SOURCE RECORDS:

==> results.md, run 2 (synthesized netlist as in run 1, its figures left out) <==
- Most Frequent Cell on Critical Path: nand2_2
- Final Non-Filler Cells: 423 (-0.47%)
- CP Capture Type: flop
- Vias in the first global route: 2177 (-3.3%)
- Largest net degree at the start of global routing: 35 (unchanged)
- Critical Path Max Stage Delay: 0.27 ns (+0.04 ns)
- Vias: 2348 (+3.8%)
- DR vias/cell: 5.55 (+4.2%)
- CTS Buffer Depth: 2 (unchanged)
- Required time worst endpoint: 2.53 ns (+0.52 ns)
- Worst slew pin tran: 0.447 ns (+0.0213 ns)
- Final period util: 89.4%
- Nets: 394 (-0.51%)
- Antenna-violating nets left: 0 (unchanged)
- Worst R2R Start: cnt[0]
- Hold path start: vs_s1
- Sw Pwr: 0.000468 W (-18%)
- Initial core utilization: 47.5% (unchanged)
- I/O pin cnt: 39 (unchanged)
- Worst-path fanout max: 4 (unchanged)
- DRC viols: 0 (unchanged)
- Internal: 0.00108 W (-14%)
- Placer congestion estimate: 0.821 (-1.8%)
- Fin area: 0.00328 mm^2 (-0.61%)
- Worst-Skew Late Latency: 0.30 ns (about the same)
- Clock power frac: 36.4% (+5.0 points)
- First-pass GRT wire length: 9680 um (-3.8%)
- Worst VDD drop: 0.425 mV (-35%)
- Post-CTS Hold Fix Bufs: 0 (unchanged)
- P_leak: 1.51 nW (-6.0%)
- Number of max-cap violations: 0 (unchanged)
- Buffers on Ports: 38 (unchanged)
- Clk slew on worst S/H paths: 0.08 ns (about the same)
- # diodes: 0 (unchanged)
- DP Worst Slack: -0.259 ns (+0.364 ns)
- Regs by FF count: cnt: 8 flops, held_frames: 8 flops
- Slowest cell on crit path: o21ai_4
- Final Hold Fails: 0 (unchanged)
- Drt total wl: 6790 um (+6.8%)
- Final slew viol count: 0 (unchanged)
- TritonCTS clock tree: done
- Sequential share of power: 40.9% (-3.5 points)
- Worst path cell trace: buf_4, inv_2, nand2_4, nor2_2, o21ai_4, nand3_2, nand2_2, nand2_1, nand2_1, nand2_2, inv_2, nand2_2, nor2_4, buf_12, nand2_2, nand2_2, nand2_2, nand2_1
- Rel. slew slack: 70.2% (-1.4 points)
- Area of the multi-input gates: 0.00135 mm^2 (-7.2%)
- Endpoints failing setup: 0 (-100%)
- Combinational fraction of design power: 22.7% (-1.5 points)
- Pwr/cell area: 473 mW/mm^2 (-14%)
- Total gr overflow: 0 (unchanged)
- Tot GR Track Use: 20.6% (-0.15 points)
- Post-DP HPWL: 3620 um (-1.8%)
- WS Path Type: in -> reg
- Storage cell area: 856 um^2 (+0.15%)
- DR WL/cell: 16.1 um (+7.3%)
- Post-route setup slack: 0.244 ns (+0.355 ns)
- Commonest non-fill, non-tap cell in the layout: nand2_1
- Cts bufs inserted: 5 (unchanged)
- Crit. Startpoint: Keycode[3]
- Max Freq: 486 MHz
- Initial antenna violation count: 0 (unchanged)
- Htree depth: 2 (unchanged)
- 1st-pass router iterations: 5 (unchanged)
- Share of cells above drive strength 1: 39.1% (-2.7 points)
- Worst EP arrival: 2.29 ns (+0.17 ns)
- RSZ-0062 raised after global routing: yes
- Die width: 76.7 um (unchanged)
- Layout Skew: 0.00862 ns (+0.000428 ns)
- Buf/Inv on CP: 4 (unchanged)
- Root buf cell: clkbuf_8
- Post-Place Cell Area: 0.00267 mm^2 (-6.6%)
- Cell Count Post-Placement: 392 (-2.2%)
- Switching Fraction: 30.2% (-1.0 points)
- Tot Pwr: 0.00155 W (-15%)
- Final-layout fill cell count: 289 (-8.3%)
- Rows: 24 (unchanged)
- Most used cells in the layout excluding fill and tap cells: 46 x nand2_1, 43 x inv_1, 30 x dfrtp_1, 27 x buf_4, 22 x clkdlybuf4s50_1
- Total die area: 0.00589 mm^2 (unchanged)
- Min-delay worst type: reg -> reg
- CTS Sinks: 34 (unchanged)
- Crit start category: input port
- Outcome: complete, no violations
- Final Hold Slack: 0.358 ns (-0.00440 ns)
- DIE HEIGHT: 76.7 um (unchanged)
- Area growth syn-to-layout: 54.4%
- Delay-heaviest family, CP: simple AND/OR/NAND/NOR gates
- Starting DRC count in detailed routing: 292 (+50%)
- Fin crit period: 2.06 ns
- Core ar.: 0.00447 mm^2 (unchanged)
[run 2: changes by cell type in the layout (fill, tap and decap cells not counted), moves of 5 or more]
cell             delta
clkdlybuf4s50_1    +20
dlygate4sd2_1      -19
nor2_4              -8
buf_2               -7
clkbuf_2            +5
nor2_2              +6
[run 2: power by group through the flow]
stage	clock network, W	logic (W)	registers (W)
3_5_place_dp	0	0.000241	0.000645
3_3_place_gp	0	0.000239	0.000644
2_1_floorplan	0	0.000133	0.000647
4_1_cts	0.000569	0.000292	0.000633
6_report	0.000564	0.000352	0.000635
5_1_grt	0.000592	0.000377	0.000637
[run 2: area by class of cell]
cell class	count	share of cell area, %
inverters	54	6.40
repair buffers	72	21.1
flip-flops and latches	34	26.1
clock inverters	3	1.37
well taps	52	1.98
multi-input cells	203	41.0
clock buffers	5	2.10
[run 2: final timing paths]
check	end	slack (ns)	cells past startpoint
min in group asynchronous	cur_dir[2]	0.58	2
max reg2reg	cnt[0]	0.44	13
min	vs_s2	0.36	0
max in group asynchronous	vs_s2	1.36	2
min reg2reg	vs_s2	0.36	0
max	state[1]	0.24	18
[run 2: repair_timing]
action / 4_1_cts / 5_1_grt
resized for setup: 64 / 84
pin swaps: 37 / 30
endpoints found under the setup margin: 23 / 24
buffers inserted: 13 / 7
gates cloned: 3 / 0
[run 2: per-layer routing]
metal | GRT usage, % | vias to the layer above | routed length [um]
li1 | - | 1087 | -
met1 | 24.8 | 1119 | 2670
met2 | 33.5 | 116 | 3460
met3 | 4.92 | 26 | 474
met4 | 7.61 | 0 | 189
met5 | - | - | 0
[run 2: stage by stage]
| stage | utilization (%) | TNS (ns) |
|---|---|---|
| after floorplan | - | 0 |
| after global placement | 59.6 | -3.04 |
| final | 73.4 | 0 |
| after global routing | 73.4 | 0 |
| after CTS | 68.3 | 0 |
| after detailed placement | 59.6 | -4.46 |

AIM OF THE EXERCISE:
In restating the data, begin at its first line, reproduce each line word for word, and conclude with the line that contains "- Antenna-violating nets left: 0 (unchanged)".

OUTPUT:
==> results.md, run 2 (synthesized netlist as in run 1, its figures left out) <==
- Most Frequent Cell on Critical Path: nand2_2
- Final Non-Filler Cells: 423 (-0.47%)
- CP Capture Type: flop
- Vias in the first global route: 2177 (-3.3%)
- Largest net degree at the start of global routing: 35 (unchanged)
- Critical Path Max Stage Delay: 0.27 ns (+0.04 ns)
- Vias: 2348 (+3.8%)
- DR vias/cell: 5.55 (+4.2%)
- CTS Buffer Depth: 2 (unchanged)
- Required time worst endpoint: 2.53 ns (+0.52 ns)
- Worst slew pin tran: 0.447 ns (+0.0213 ns)
- Final period util: 89.4%
- Nets: 394 (-0.51%)
- Antenna-violating nets left: 0 (unchanged)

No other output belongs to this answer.